St. Kate’s church bells are announcing that it’s half past the hour, the kids down the block are still shrieking out names during their Red Rover game, the same dog is barking two streets over, and much, much closer . . . someone is listening to the radio during their visit to a grave and, hopefully, not dancing on it. The Everly Brothers are wailing “Wake Up, Little Susie.” That song was one of Daddy’s all-time favorites. He’d sing to barmaid Suzie LaPelt—“Oo . . . la-la”—every single time it came on the jukebox at Lonnigan’s. That’s why I put her on my people to QUESTION OR SURVEIL list. Not because I think Suzie’s guilty of something or should be shadowed. I really and truly miss spending time with the gal that almost all of the other gals in the neighborhood call “That French Slut,” none louder or more often than our own mother.
“Wake up, little Susie . . .”
This is very bad timing for the missing sadness to spring back up. Hearing that tune and remembering how Daddy would get that cute twinkle in his eye when he’d sing it to Suzie . . . my heart just can’t take it.
I stuff the St. Christopher medal in my shorts pocket, brush off the tears, and clear the ache out of my throat so I can tell my sister, I need to go see Charlie, but she cuts me off at the pass when she says, “Someone’s comin’ out of Phantom Woods.”
And that’s when all the other sounds fade away and I hear what she’s been hearing.
The rustle of fall leaves. Not made by squirrels scurrying around for nuts. It’s the crunch of human footsteps, getting louder by the second as closer . . . closer . . . and closer whoever it is comes stomping toward the Finley sisters, who are standing behind the mausoleum like sitting ducks.
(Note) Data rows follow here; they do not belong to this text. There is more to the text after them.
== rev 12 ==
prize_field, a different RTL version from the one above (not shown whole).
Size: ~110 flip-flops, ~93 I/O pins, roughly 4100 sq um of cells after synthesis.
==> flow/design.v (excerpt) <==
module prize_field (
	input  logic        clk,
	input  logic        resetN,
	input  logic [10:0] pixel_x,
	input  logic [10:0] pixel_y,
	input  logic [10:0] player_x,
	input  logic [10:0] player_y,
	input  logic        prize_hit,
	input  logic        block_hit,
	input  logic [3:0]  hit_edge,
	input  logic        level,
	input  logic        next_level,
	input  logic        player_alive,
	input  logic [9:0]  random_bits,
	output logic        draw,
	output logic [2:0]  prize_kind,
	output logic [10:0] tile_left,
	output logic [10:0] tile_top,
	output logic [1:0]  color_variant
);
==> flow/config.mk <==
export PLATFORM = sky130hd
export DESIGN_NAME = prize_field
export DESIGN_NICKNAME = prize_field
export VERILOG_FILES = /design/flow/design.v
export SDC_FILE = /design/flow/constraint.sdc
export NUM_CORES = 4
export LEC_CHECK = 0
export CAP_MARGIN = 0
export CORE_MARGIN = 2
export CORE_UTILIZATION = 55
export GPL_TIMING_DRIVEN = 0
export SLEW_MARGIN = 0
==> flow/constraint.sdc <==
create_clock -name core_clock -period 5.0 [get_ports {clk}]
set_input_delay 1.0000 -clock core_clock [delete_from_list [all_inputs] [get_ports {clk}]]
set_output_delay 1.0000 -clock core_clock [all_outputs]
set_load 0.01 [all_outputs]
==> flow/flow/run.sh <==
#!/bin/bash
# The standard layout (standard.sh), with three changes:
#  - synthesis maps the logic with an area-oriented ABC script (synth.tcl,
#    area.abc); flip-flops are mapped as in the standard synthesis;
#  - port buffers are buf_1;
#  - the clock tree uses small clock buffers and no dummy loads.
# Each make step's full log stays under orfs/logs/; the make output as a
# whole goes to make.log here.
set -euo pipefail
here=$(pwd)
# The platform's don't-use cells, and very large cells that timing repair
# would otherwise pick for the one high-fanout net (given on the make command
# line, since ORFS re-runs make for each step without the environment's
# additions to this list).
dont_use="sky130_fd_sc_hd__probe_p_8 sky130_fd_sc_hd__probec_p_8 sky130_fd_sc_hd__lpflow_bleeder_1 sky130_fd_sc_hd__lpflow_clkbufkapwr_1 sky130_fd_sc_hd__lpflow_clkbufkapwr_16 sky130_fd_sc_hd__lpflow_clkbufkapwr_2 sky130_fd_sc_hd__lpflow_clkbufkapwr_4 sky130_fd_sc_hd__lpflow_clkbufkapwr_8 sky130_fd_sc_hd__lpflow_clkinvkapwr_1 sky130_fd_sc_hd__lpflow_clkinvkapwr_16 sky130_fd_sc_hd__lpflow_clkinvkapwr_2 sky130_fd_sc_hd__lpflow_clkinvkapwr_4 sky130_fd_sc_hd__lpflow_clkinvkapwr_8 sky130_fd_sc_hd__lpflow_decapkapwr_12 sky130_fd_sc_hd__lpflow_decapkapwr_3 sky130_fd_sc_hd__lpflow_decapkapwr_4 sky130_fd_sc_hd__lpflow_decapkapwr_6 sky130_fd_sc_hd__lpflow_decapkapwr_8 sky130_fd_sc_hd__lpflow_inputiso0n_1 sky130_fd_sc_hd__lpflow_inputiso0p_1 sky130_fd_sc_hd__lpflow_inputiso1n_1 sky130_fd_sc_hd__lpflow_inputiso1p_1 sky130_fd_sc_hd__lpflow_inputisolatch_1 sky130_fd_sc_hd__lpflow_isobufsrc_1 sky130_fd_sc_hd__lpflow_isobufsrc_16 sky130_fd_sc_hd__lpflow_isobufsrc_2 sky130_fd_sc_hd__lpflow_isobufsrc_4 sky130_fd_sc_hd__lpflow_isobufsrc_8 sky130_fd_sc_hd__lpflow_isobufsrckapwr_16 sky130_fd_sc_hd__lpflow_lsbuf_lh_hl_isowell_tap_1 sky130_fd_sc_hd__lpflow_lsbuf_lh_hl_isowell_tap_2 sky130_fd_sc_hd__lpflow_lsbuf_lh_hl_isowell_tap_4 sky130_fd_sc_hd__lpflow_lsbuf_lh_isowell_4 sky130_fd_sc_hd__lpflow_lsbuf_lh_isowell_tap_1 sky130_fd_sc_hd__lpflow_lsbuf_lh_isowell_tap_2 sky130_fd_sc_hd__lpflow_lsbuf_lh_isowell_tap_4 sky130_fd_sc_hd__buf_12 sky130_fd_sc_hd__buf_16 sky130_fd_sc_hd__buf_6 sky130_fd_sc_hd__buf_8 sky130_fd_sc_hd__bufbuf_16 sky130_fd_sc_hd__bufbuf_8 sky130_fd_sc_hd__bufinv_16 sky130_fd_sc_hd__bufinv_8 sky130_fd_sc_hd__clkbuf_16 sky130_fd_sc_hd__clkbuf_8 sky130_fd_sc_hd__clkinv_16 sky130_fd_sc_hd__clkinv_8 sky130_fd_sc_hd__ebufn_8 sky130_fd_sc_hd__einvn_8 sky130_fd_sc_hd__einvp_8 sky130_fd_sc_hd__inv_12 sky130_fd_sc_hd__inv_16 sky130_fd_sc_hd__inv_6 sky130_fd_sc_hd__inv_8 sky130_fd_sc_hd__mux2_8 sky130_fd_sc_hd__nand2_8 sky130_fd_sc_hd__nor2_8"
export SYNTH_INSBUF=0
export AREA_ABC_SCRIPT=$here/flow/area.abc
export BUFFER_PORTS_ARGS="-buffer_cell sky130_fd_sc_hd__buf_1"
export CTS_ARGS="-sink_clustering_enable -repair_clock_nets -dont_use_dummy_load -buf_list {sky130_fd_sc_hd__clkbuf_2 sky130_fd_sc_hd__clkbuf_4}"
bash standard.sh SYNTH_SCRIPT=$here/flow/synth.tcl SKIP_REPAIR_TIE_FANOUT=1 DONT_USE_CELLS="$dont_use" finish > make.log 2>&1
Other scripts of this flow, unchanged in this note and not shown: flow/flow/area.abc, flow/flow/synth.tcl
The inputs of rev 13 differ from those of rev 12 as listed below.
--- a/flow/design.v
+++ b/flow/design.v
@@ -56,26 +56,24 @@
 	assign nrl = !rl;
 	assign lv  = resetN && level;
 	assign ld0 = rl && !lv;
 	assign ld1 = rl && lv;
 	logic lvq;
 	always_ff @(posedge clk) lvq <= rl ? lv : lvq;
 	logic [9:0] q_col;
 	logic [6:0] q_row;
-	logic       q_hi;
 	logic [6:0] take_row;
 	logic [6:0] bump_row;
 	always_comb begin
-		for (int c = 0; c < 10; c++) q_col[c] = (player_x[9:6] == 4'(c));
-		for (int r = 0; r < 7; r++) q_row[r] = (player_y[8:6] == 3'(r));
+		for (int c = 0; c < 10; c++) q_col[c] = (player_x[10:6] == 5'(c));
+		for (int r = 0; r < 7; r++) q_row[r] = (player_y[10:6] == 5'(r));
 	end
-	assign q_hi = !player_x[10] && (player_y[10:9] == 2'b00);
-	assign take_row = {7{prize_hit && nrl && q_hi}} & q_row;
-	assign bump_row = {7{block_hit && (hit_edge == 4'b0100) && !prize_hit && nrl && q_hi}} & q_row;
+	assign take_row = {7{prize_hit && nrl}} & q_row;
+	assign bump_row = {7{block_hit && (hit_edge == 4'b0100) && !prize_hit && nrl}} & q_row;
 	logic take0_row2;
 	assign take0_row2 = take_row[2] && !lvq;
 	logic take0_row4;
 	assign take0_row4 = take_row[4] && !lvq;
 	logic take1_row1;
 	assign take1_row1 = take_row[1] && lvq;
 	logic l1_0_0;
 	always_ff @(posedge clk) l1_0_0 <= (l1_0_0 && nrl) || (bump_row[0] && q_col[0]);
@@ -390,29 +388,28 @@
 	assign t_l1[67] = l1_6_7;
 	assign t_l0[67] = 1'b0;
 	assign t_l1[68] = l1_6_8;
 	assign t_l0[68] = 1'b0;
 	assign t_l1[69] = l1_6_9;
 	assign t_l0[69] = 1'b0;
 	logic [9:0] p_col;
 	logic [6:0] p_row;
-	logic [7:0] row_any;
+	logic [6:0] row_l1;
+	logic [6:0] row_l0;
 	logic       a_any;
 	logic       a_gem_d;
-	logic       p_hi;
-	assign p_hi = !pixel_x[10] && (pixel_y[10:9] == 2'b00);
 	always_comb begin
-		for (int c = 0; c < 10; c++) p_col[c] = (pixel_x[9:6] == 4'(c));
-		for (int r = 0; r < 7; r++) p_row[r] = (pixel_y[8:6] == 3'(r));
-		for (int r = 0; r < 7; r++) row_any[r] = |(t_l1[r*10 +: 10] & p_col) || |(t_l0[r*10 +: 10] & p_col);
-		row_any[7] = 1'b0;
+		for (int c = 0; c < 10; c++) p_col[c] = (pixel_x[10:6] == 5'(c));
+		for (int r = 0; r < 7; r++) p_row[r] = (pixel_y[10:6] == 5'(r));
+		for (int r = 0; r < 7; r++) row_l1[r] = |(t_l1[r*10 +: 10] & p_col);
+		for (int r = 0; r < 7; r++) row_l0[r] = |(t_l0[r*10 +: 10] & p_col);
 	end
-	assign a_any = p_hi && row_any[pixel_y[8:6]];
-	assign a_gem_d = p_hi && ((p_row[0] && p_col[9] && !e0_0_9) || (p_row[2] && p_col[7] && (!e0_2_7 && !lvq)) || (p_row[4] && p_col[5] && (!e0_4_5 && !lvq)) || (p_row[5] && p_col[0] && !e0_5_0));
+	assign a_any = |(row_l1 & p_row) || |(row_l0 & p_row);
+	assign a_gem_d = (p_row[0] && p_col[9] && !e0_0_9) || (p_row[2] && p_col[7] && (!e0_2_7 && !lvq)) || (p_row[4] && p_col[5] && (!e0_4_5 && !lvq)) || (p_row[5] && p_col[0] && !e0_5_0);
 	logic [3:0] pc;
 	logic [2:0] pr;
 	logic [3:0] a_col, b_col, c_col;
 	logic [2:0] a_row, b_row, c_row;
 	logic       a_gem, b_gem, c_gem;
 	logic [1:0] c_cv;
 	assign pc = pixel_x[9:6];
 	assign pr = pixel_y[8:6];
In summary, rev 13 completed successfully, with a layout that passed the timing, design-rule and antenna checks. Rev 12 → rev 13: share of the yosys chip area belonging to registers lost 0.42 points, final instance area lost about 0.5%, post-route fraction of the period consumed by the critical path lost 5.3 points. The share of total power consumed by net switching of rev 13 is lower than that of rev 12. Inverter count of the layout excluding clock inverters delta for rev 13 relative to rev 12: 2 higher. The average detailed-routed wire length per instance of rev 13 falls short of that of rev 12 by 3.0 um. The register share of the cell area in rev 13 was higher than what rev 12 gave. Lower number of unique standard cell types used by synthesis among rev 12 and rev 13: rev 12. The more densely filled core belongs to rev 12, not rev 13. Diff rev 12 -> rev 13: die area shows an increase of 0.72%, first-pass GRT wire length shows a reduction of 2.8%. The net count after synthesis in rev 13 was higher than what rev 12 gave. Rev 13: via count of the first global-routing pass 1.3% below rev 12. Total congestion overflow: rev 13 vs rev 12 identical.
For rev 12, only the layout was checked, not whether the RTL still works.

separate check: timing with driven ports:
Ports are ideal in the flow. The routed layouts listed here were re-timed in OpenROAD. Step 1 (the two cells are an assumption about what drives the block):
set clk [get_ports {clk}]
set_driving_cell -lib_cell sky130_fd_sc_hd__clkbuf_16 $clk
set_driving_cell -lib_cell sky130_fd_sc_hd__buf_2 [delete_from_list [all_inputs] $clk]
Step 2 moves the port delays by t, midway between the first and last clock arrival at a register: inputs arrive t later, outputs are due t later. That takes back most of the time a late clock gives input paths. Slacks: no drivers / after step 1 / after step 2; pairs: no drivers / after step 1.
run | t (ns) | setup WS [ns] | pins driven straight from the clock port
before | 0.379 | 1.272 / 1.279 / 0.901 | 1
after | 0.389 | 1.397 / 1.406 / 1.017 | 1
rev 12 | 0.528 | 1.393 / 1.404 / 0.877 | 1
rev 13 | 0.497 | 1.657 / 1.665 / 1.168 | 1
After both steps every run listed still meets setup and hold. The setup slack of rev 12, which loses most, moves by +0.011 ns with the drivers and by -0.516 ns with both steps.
Source: an optimization exercise on an open RTL-to-GDS flow (aim: a short achievable clock period and few clock cycles). Production flows keep margins and buffers that such runs may drop.
In this exercise RTL edits were held to simulation tests only and were not proved equivalent to the original.
Power figures rest on the tool's default switching activity, not on a simulated workload.

==> design.v <==
package icache_pkg;
  localparam int unsigned ICACHE_OFF_W = $clog2(4);
  localparam int unsigned ICACHE_IDX_W = $clog2(16);
  localparam int unsigned ICACHE_TAG_W = 32 - ICACHE_IDX_W - ICACHE_OFF_W - 2;
  typedef union packed {
    logic [32-1:0] raw;
    struct packed {
      logic [ICACHE_TAG_W-1:0] tag;
      logic [ICACHE_IDX_W-1:0] index;
      logic [ICACHE_OFF_W-1:0] offset;
      logic [1:0]              byte_off;
    } fields;
  } icache_addr_u;
  typedef enum logic [1:0] {
    LOOKUP,
    RESPOND,
    REFILL,
    ALLOCATE
  } icache_state_e;
endpackage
Is it the kidnapping murderer?
Instead of hiding behind the mausoleum the way I thought he might be, could he have been watching and waiting this whole time behind one of those twisted tree trunks in Phantom Woods until the time was right?
I have to let my sister know that we could be in mortal danger, but when I open my mouth to scream, nothing comes out. Something’s gone wrong with my breathing, too much out and not enough in and my eyesight isn’t working too good, either. The cemetery is going fuzzy around the edges and my knees have gone wobbly, and before I can steady myself, I land in a heap on top of the leaf pile my sister was digging through. The leaf pile that could still contain a corpse casserole that very soon Birdie and me could become ingredients in.
FACT: Time can fly faster than Dracula, but it can also stagger like Frankenstein.
PROOF: It seems like I’m waiting for an eternity, paralyzed with fear on top of the leaves, before the owner of those footsteps appears on the edge of the woods.
My eyes are still blurry, but I can tell who it is. He’s a few inches taller than the graves he digs, with a face that reminds me of one of those salt maps we made in geography class, that’s how craggy it is from working so many years in the cemetery in all kinds of weather. His eyes are round and cow brown and his nose runs on the big side, too. If he was a kid, he’d get a nickname like “Elsie” or “Shnoz.” The rest of him looks like a capital T. Drinking straw skinny below the waist, but strong in the shoulders from shoveling and the one hundred push-ups he does every morning after he eats his “breakfast rations.” All in all, if you are looking at him from a distance, sideways, the way I am, I think our good friend Mr. James “Jimmy/Good Egg” McGinty is a fine-looking fellow with a good job and to the best of my knowledge, he is not, I repeat, not a murdering monster.
That’s how come I suggested to Louise that she should go on a date with him before she started canoodling with what’s-his-name. If Birdie and me had to have a new daddy, I thought our godfather would do nicely. But when I suggested to our mother that the two of them go on a picnic and even offered to make the sandwiches so she wouldn’t give him stomach poisoning, she said, “Jimmy McGinty? No, thanks. I already have enough on my plate.”